Saved entries:
Source: an optimization exercise on an open RTL-to-GDS flow (aim: small area and a short achievable clock period). Production flows keep margins and buffers that such runs may drop.
Only the layout flow was run in this run; the RTL was not checked for function there.

==> design.v <==
module prng (
    input logic [31:0] seed,
    output logic [31:0] rand_num,
    input logic clk,
    input logic rst
);
    logic [31:0] state;
    wire [30:0] x = state[30:0];
    wire [30:0] xn = ~state[30:0];
    wire [30:0] nxt;
    wire s1;
    wire c2;
    wire s3;
    wire c4;
    wire s5;
    wire c6;
    wire s7;
    wire c8;
    wire s9;
    wire c10;
    wire s11;
    wire c12;
    wire s13;
    wire c14;
    wire s15;
    wire c16;
    wire s17;
    wire c18;
    wire s19;
    wire c20;
    wire s21;
    wire c22;
    wire s23;
    wire c24;
    wire s25;
    wire c26;
    wire s27;
    wire c28;
    wire s29;
    wire c30;
    wire s31;
    wire c32;
    wire s33;
    wire c34;
    wire s35;
    wire c36;
    wire s37;
    wire c38;
    wire s39;
    wire c40;
    wire s41;
    wire c42;
    wire s43;
    wire c44;
    wire s45;
    wire c46;
    wire s47;
    wire c48;
    wire s49;
    wire c50;
    wire s51;
    wire c52;
    wire s53;
    wire c54;
    wire s55;
    wire c56;
    wire s57;
    wire c58;
    wire s59;
    wire c60;
    wire s61;
    wire c62;
    wire s63;
    wire c64;
    wire s65;
    wire c66;
    wire s67;
    wire c68;
    wire s69;
    wire c70;
    wire s71;
    wire c72;
    wire s73;
    wire c74;
    wire s75;
    wire c76;
    wire s77;
    wire c78;
    wire s79;
    wire c80;
    wire s81;
    wire c82;
    wire s83;
    wire c84;
    wire s85;
    wire c86;
    wire s87;
    wire c88;
    wire s89;
    wire c90;
    wire s91;
    wire c92;
    wire s93;
    wire c94;
    wire s95;
    wire c96;
    wire s97;
    wire c98;
    wire s99;
    wire c100;
    wire s101;
    wire c102;
    wire s103;
    wire c104;
    wire s105;
    wire c106;
    wire s107;
    wire c108;
    wire s109;
    wire c110;
    wire s111;
    wire c112;
    wire s113;
    wire c114;
    wire s115;
    wire c116;
    wire s117;
    wire c118;
    wire s119;
    wire c120;
    wire s121;
    wire c122;
    wire s123;
    wire c124;
    wire s125;
    wire c126;
    wire s127;
    wire c128;
    wire s129;
    wire c130;
    wire s131;
    wire c132;
    wire s133;
    wire c134;
    wire s135;
    wire c136;
    wire s137;
    wire c138;
    wire s139;
    wire c140;
    wire s141;
    wire c142;
    wire s143;
    wire c144;
    wire s145;
    wire c146;
    wire s147;
    wire c148;
    wire s149;
    wire c150;
    wire s151;
    wire c152;
    wire s153;
    wire c154;
    wire s155;
    wire c156;
    wire s157;
    wire c158;
    wire s159;
    wire c160;
    wire s161;
    wire c162;
    wire s163;
    wire c164;
    wire s165;
    wire c166;
    wire s167;
    wire c168;
    wire s169;
    wire c170;
    wire s171;
    wire c172;
    wire s173;
    wire c174;
    wire s175;
    wire c176;
    wire s177;
    wire c178;
    wire s179;
    wire c180;
    wire s181;
    wire c182;
    wire s183;
    wire c184;
    wire s185;
    wire c186;
    wire s187;
    wire c188;
    wire s189;
    wire c190;
    wire s191;
    wire c192;
    wire s193;
    wire c194;
    wire s195;
    wire c196;
    wire s197;
    wire c198;
    wire s199;
    wire c200;
    wire s201;
    wire c202;
    wire s203;
    wire c204;
    wire s205;
    wire c206;
    wire s207;
    wire c208;
    wire s209;
    wire c210;
    wire s211;
    wire c212;
    wire s213;
    wire c214;
    wire s215;
    wire c216;
    wire s217;
    wire c218;
    wire s219;
    wire c220;
    wire s221;
    wire c222;
    wire s223;
    wire c224;
    wire s225;
    wire c226;
    wire s227;
    wire c228;
    wire s229;
    wire c230;
    wire s231;
    wire c232;
    wire s233;
    wire c234;
    wire s235;
    wire c236;
    wire s237;
    wire c238;
    wire s239;
    wire c240;
    wire s241;
    wire c242;
    wire s243;
    wire c244;
    wire s245;
    wire c246;
    wire s247;
    wire c248;
    wire s249;
    wire c250;
    wire s251;
    wire c252;
    wire s253;
    wire c254;
    wire s255;
    wire c256;
    wire s257;
    wire c258;
    wire s259;
    wire c260;
    wire s261;
    wire c262;
    wire s263;
    wire c264;
    wire s265;
    wire c266;
    wire s267;
    wire c268;
    wire s269;
    wire c270;
    wire s271;
    wire c272;
    wire s273;
    wire c274;
    wire s275;
    wire c276;
    wire s277;
    wire c278;
    wire s279;
    wire c280;
    wire s281;
    wire c282;
    wire s283;
    wire c284;
    wire s285;
    wire c286;
    wire s287;
    wire c288;
    wire s289;
    wire c290;
    wire s291;
    wire s292;
    wire s293;
    wire s294;
    wire s295;
    wire s296;
    wire s297;
    wire s298;
    wire s299;
    wire s300;
    assign s1 = 1'b0 ^ ~x[2] ^ x[0];
    assign c2 = (1'b0 & ~x[2]) | (1'b0 & x[0]) | (~x[2] & x[0]);
    assign s3 = 1'b0 ^ x[1] ^ c2;
    assign c4 = (1'b0 & x[1]) | (1'b0 & c2) | (x[1] & c2);
    fa u_s5 (.a(x[2]), .b(x[0]), .c(c4), .s(s5), .co(c6));
    fa u_s7 (.a(x[3]), .b(x[1]), .c(c6), .s(s7), .co(c8));
    assign s9 = 1'b0 ^ x[4] ^ x[2];
    assign c10 = (1'b0 & x[4]) | (1'b0 & x[2]) | (x[4] & x[2]);
    fa u_s11 (.a(~x[6]), .b(s9), .c(c8), .s(s11), .co(c12));
    fa u_s13 (.a(x[5]), .b(x[3]), .c(c10), .s(s13), .co(c14));
    fa u_s15 (.a(x[7]), .b(x[0]), .c(~s13), .s(s15), .co(c16));
    fa u_s17 (.a(x[6]), .b(x[4]), .c(c14), .s(s17), .co(c18));
    fa u_s19 (.a(x[8]), .b(x[1]), .c(c16), .s(s19), .co(c20));
    assign s21 = 1'b0 ^ x[7] ^ x[5];
    assign c22 = (1'b0 & x[7]) | (1'b0 & x[5]) | (x[7] & x[5]);
    fa u_s23 (.a(x[0]), .b(s21), .c(c18), .s(s23), .co(c24));
    fa u_s25 (.a(x[9]), .b(x[2]), .c(c20), .s(s25), .co(c26));
    fa u_s27 (.a(x[8]), .b(x[6]), .c(x[1]), .s(s27), .co(c28));
    fa u_s29 (.a(c22), .b(s27), .c(c24), .s(s29), .co(c30));
    fa u_s31 (.a(x[10]), .b(x[3]), .c(c26), .s(s31), .co(c32));
    fa u_s33 (.a(x[9]), .b(x[7]), .c(x[2]), .s(s33), .co(c34));
    fa u_s35 (.a(x[11]), .b(x[4]), .c(~c28), .s(s35), .co(c36));
    fa u_s37 (.a(s33), .b(~s35), .c(c30), .s(s37), .co(c38));
    assign s39 = 1'b0 ^ x[10] ^ x[8];
    assign c40 = (1'b0 & x[10]) | (1'b0 & x[8]) | (x[10] & x[8]);
    fa u_s41 (.a(x[12]), .b(x[5]), .c(x[0]), .s(s41), .co(c42));
    fa u_s43 (.a(x[3]), .b(c34), .c(s39), .s(s43), .co(c44));
    fa u_s45 (.a(s41), .b(c36), .c(~s43), .s(s45), .co(c46));
    assign s47 = 1'b0 ^ x[11] ^ x[9];
    assign c48 = (1'b0 & x[11]) | (1'b0 & x[9]) | (x[11] & x[9]);
    fa u_s49 (.a(x[13]), .b(x[6]), .c(x[1]), .s(s49), .co(c50));
    fa u_s51 (.a(x[4]), .b(c40), .c(s47), .s(s51), .co(c52));
    fa u_s53 (.a(c42), .b(s49), .c(c46), .s(s53), .co(c54));
    fa u_s55 (.a(c44), .b(s51), .c(~s53), .s(s55), .co(c56));
    fa u_s57 (.a(x[12]), .b(x[10]), .c(x[5]), .s(s57), .co(c58));
    fa u_s59 (.a(x[14]), .b(x[7]), .c(x[2]), .s(s59), .co(c60));
    fa u_s61 (.a(x[0]), .b(c50), .c(s59), .s(s61), .co(c62));
    fa u_s63 (.a(c48), .b(s57), .c(c52), .s(s63), .co(c64));
    fa u_s65 (.a(s61), .b(~s63), .c(c54), .s(s65), .co(c66));
    fa u_s67 (.a(x[13]), .b(x[11]), .c(x[6]), .s(s67), .co(c68));
    fa u_s69 (.a(x[15]), .b(x[8]), .c(x[3]), .s(s69), .co(c70));
    fa u_s71 (.a(x[1]), .b(c60), .c(s69), .s(s71), .co(c72));
    fa u_s73 (.a(c58), .b(s67), .c(c64), .s(s73), .co(c74));
    fa u_s75 (.a(c62), .b(s71), .c(c66), .s(s75), .co(c76));
    fa u_s77 (.a(x[14]), .b(x[12]), .c(x[7]), .s(s77), .co(c78));
    fa u_s79 (.a(x[16]), .b(x[9]), .c(x[4]), .s(s79), .co(c80));
    fa u_s81 (.a(x[2]), .b(c70), .c(s79), .s(s81), .co(c82));
    fa u_s83 (.a(c68), .b(s77), .c(c74), .s(s83), .co(c84));
    fa u_s85 (.a(c72), .b(s81), .c(c76), .s(s85), .co(c86));
    assign s87 = 1'b0 ^ x[15] ^ x[13];
    assign c88 = (1'b0 & x[15]) | (1'b0 & x[13]) | (x[15] & x[13]);
    fa u_s89 (.a(x[17]), .b(x[10]), .c(x[5]), .s(s89), .co(c90));
    fa u_s91 (.a(x[8]), .b(x[0]), .c(c78), .s(s91), .co(c92));
    fa u_s93 (.a(x[3]), .b(c80), .c(s89), .s(s93), .co(c94));
    fa u_s95 (.a(s87), .b(s91), .c(c84), .s(s95), .co(c96));
    fa u_s97 (.a(c82), .b(s93), .c(c86), .s(s97), .co(c98));
    fa u_s99 (.a(x[16]), .b(x[14]), .c(x[9]), .s(s99), .co(c100));
    fa u_s101 (.a(x[18]), .b(x[11]), .c(x[6]), .s(s101), .co(c102));
    fa u_s103 (.a(x[1]), .b(c88), .c(s99), .s(s103), .co(c104));
    fa u_s105 (.a(x[4]), .b(c90), .c(s101), .s(s105), .co(c106));
    fa u_s107 (.a(c92), .b(~c94), .c(s103), .s(s107), .co(c108));
    fa u_s109 (.a(~s105), .b(s107), .c(c96), .s(s109), .co(c110));
    fa u_s111 (.a(x[17]), .b(x[15]), .c(x[10]), .s(s111), .co(c112));
    fa u_s113 (.a(x[19]), .b(x[12]), .c(x[7]), .s(s113), .co(c114));
    fa u_s115 (.a(x[5]), .b(x[0]), .c(c102), .s(s115), .co(c116));
    fa u_s117 (.a(x[2]), .b(c100), .c(s111), .s(s117), .co(c118));
    fa u_s119 (.a(s113), .b(c106), .c(s115), .s(s119), .co(c120));
    fa u_s121 (.a(c104), .b(s117), .c(c108), .s(s121), .co(c122));
    fa u_s123 (.a(~s119), .b(s121), .c(c110), .s(s123), .co(c124));
    fa u_s125 (.a(x[18]), .b(x[16]), .c(x[11]), .s(s125), .co(c126));
    fa u_s127 (.a(x[20]), .b(x[13]), .c(x[8]), .s(s127), .co(c128));
    fa u_s129 (.a(x[6]), .b(x[1]), .c(c114), .s(s129), .co(c130));
    fa u_s131 (.a(x[3]), .b(c112), .c(s125), .s(s131), .co(c132));
    fa u_s133 (.a(s127), .b(c116), .c(s129), .s(s133), .co(c134));
    fa u_s135 (.a(c118), .b(s131), .c(c122), .s(s135), .co(c136));
    fa u_s137 (.a(c120), .b(s133), .c(~s135), .s(s137), .co(c138));
    fa u_s139 (.a(x[19]), .b(x[17]), .c(x[12]), .s(s139), .co(c140));
    fa u_s141 (.a(x[21]), .b(x[14]), .c(x[9]), .s(s141), .co(c142));
    fa u_s143 (.a(x[7]), .b(x[2]), .c(c128), .s(s143), .co(c144));
    fa u_s145 (.a(x[4]), .b(c126), .c(s139), .s(s145), .co(c146));
    fa u_s147 (.a(s141), .b(c130), .c(s143), .s(s147), .co(c148));
    fa u_s149 (.a(c132), .b(s145), .c(c136), .s(s149), .co(c150));
    fa u_s151 (.a(c134), .b(s147), .c(c138), .s(s151), .co(c152));
    assign s153 = 1'b0 ^ x[20] ^ x[18];
    assign c154 = (1'b0 & x[20]) | (1'b0 & x[18]) | (x[20] & x[18]);
    fa u_s155 (.a(x[22]), .b(x[15]), .c(x[10]), .s(s155), .co(c156));
    fa u_s157 (.a(x[13]), .b(x[5]), .c(x[0]), .s(s157), .co(c158));
    fa u_s159 (.a(x[8]), .b(x[3]), .c(c142), .s(s159), .co(c160));
    fa u_s161 (.a(c140), .b(s153), .c(s157), .s(s161), .co(c162));
    fa u_s163 (.a(s155), .b(c144), .c(s159), .s(s163), .co(c164));
    fa u_s165 (.a(c146), .b(s161), .c(c150), .s(s165), .co(c166));
    fa u_s167 (.a(c148), .b(s163), .c(c152), .s(s167), .co(c168));
    fa u_s169 (.a(x[21]), .b(x[19]), .c(x[14]), .s(s169), .co(c170));
    fa u_s171 (.a(x[23]), .b(x[16]), .c(x[11]), .s(s171), .co(c172));
    fa u_s173 (.a(x[6]), .b(x[1]), .c(c154), .s(s173), .co(c174));
    fa u_s175 (.a(x[9]), .b(x[4]), .c(c156), .s(s175), .co(c176));
    fa u_s177 (.a(c158), .b(s169), .c(c162), .s(s177), .co(c178));
    fa u_s179 (.a(s171), .b(c160), .c(s175), .s(s179), .co(c180));
    fa u_s181 (.a(s173), .b(~c164), .c(s177), .s(s181), .co(c182));
    fa u_s183 (.a(~s179), .b(s181), .c(c166), .s(s183), .co(c184));
    fa u_s185 (.a(x[22]), .b(x[20]), .c(x[15]), .s(s185), .co(c186));
    fa u_s187 (.a(x[24]), .b(x[17]), .c(x[12]), .s(s187), .co(c188));
    fa u_s189 (.a(x[7]), .b(x[2]), .c(c170), .s(s189), .co(c190));
    fa u_s191 (.a(x[10]), .b(x[5]), .c(c172), .s(s191), .co(c192));
    fa u_s193 (.a(s185), .b(c174), .c(s189), .s(s193), .co(c194));
    fa u_s195 (.a(s187), .b(c176), .c(s191), .s(s195), .co(c196));
    fa u_s197 (.a(c178), .b(s193), .c(c182), .s(s197), .co(c198));
    fa u_s199 (.a(c180), .b(s195), .c(~s197), .s(s199), .co(c200));
    fa u_s201 (.a(x[23]), .b(x[21]), .c(x[16]), .s(s201), .co(c202));
    fa u_s203 (.a(x[25]), .b(x[18]), .c(x[13]), .s(s203), .co(c204));
    fa u_s205 (.a(x[11]), .b(x[6]), .c(x[0]), .s(s205), .co(c206));
    fa u_s207 (.a(x[8]), .b(x[3]), .c(c186), .s(s207), .co(c208));
    fa u_s209 (.a(c188), .b(s203), .c(s205), .s(s209), .co(c210));
    fa u_s211 (.a(s201), .b(c190), .c(s207), .s(s211), .co(c212));
    fa u_s213 (.a(c192), .b(s209), .c(c196), .s(s213), .co(c214));
    fa u_s215 (.a(c194), .b(s211), .c(c198), .s(s215), .co(c216));
    fa u_s217 (.a(s213), .b(c200), .c(~s215), .s(s217), .co(c218));
    fa u_s219 (.a(x[24]), .b(x[22]), .c(x[17]), .s(s219), .co(c220));
    fa u_s221 (.a(x[26]), .b(x[19]), .c(x[14]), .s(s221), .co(c222));
    fa u_s223 (.a(x[12]), .b(x[7]), .c(x[1]), .s(s223), .co(c224));
    fa u_s225 (.a(x[9]), .b(x[4]), .c(c202), .s(s225), .co(c226));
    fa u_s227 (.a(c204), .b(c206), .c(s221), .s(s227), .co(c228));
    fa u_s229 (.a(s219), .b(c208), .c(s225), .s(s229), .co(c230));
    fa u_s231 (.a(s223), .b(c210), .c(s227), .s(s231), .co(c232));
    fa u_s233 (.a(c212), .b(s229), .c(c216), .s(s233), .co(c234));
    fa u_s235 (.a(s231), .b(c214), .c(c218), .s(s235), .co(c236));
    fa u_s237 (.a(x[25]), .b(x[23]), .c(x[18]), .s(s237), .co(c238));
    fa u_s239 (.a(x[27]), .b(x[20]), .c(x[15]), .s(s239), .co(c240));
    fa u_s241 (.a(x[13]), .b(x[8]), .c(x[2]), .s(s241), .co(c242));
    fa u_s243 (.a(x[10]), .b(x[5]), .c(c220), .s(s243), .co(c244));
    fa u_s245 (.a(c222), .b(c224), .c(s239), .s(s245), .co(c246));
    fa u_s247 (.a(s237), .b(c226), .c(s243), .s(s247), .co(c248));
    fa u_s249 (.a(s241), .b(c228), .c(s245), .s(s249), .co(c250));
    fa u_s251 (.a(c230), .b(~c232), .c(s247), .s(s251), .co(c252));
    fa u_s253 (.a(~s249), .b(s251), .c(c234), .s(s253), .co(c254));
    fa u_s255 (.a(x[26]), .b(x[24]), .c(x[19]), .s(s255), .co(c256));
    fa u_s257 (.a(x[28]), .b(x[21]), .c(x[16]), .s(s257), .co(c258));
    fa u_s259 (.a(x[14]), .b(x[9]), .c(x[3]), .s(s259), .co(c260));
    fa u_s261 (.a(x[11]), .b(x[6]), .c(c238), .s(s261), .co(c262));
    fa u_s263 (.a(c240), .b(c242), .c(s257), .s(s263), .co(c264));
    fa u_s265 (.a(s255), .b(c244), .c(s261), .s(s265), .co(c266));
    fa u_s267 (.a(s259), .b(c246), .c(s263), .s(s267), .co(c268));
    fa u_s269 (.a(c248), .b(s265), .c(c252), .s(s269), .co(c270));
    fa u_s271 (.a(c250), .b(s267), .c(~s269), .s(s271), .co(c272));
    fa u_s273 (.a(x[27]), .b(x[25]), .c(x[20]), .s(s273), .co(c274));
    fa u_s275 (.a(x[29]), .b(x[22]), .c(x[17]), .s(s275), .co(c276));
    fa u_s277 (.a(x[15]), .b(x[10]), .c(x[4]), .s(s277), .co(c278));
    fa u_s279 (.a(x[12]), .b(x[7]), .c(c256), .s(s279), .co(c280));
    fa u_s281 (.a(c258), .b(c260), .c(s275), .s(s281), .co(c282));
    fa u_s283 (.a(s273), .b(c262), .c(s279), .s(s283), .co(c284));
    fa u_s285 (.a(s277), .b(c264), .c(s281), .s(s285), .co(c286));
    fa u_s287 (.a(c266), .b(s283), .c(c270), .s(s287), .co(c288));
    fa u_s289 (.a(c268), .b(s285), .c(c272), .s(s289), .co(c290));
    assign s291 = x[28] ^ x[26] ^ x[21];
    assign s292 = x[30] ^ x[23] ^ x[18];
    assign s293 = x[16] ^ x[11] ^ x[5];
    assign s294 = x[13] ^ x[8] ^ c274;
    assign s295 = x[0] ^ c276 ^ c278;
    assign s296 = s292 ^ s293 ^ c282;
    assign s297 = s291 ^ c280 ^ s294;
    assign s298 = s295 ^ c286 ^ s296;
    assign s299 = c284 ^ s297 ^ c288;
    assign s300 = s298 ^ c290 ^ ~s299;
    wire [30:0] ra, rb;
    assign ra[0] = ~1'b0;
    assign rb[0] = x[0];
    assign ra[1] = x[1];
    assign rb[1] = 1'b0;
    assign ra[2] = ~s1;
    assign rb[2] = 1'b0;
    assign ra[3] = x[3];
    assign rb[3] = ~s3;
    assign ra[4] = x[4];
    assign rb[4] = ~s5;
    assign ra[5] = x[5];
    assign rb[5] = ~s7;
    assign ra[6] = ~s11;
    assign rb[6] = 1'b0;
    assign ra[7] = s15;
    assign rb[7] = ~c12;
    assign ra[8] = ~s17;
    assign rb[8] = s19;
    assign ra[9] = ~s23;
    assign rb[9] = s25;
    assign ra[10] = ~s29;
    assign rb[10] = s31;
    assign ra[11] = c32;
    assign rb[11] = ~s37;
    assign ra[12] = s45;
    assign rb[12] = ~c38;
    assign ra[13] = ~s55;
    assign rb[13] = 1'b0;
    assign ra[14] = ~c56;
    assign rb[14] = s65;
    assign ra[15] = ~s73;
    assign rb[15] = s75;
    assign ra[16] = ~s83;
    assign rb[16] = s85;
    assign ra[17] = ~s95;
    assign rb[17] = s97;
    assign ra[18] = ~s109;
    assign rb[18] = c98;
    assign ra[19] = ~s123;
    assign rb[19] = 1'b0;
    assign ra[20] = s137;
    assign rb[20] = ~c124;
    assign ra[21] = ~s149;
    assign rb[21] = s151;
    assign ra[22] = ~s165;
    assign rb[22] = s167;
    assign ra[23] = c168;
    assign rb[23] = ~s183;
    assign ra[24] = s199;
    assign rb[24] = ~c184;
    assign ra[25] = s217;
    assign rb[25] = 1'b0;
    assign ra[26] = ~s233;
    assign rb[26] = s235;
    assign ra[27] = c236;
    assign rb[27] = ~s253;
    assign ra[28] = s271;
    assign rb[28] = ~c254;
    assign ra[29] = ~s287;
    assign rb[29] = s289;
    assign ra[30] = s300;
    assign rb[30] = 1'b0;
    assign nxt = ra + rb;
    always_ff @(posedge clk) begin
        if (rst) begin
            state <= seed;
        end else begin
            state <= {1'b0, nxt};
        end
        rand_num <= state;
    end
endmodule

> [WHAT THE TASK ASKS]
Among the preceding records, how many lines include the word "logic"? Reply with the number only.

> [ANSWER BELOW]
5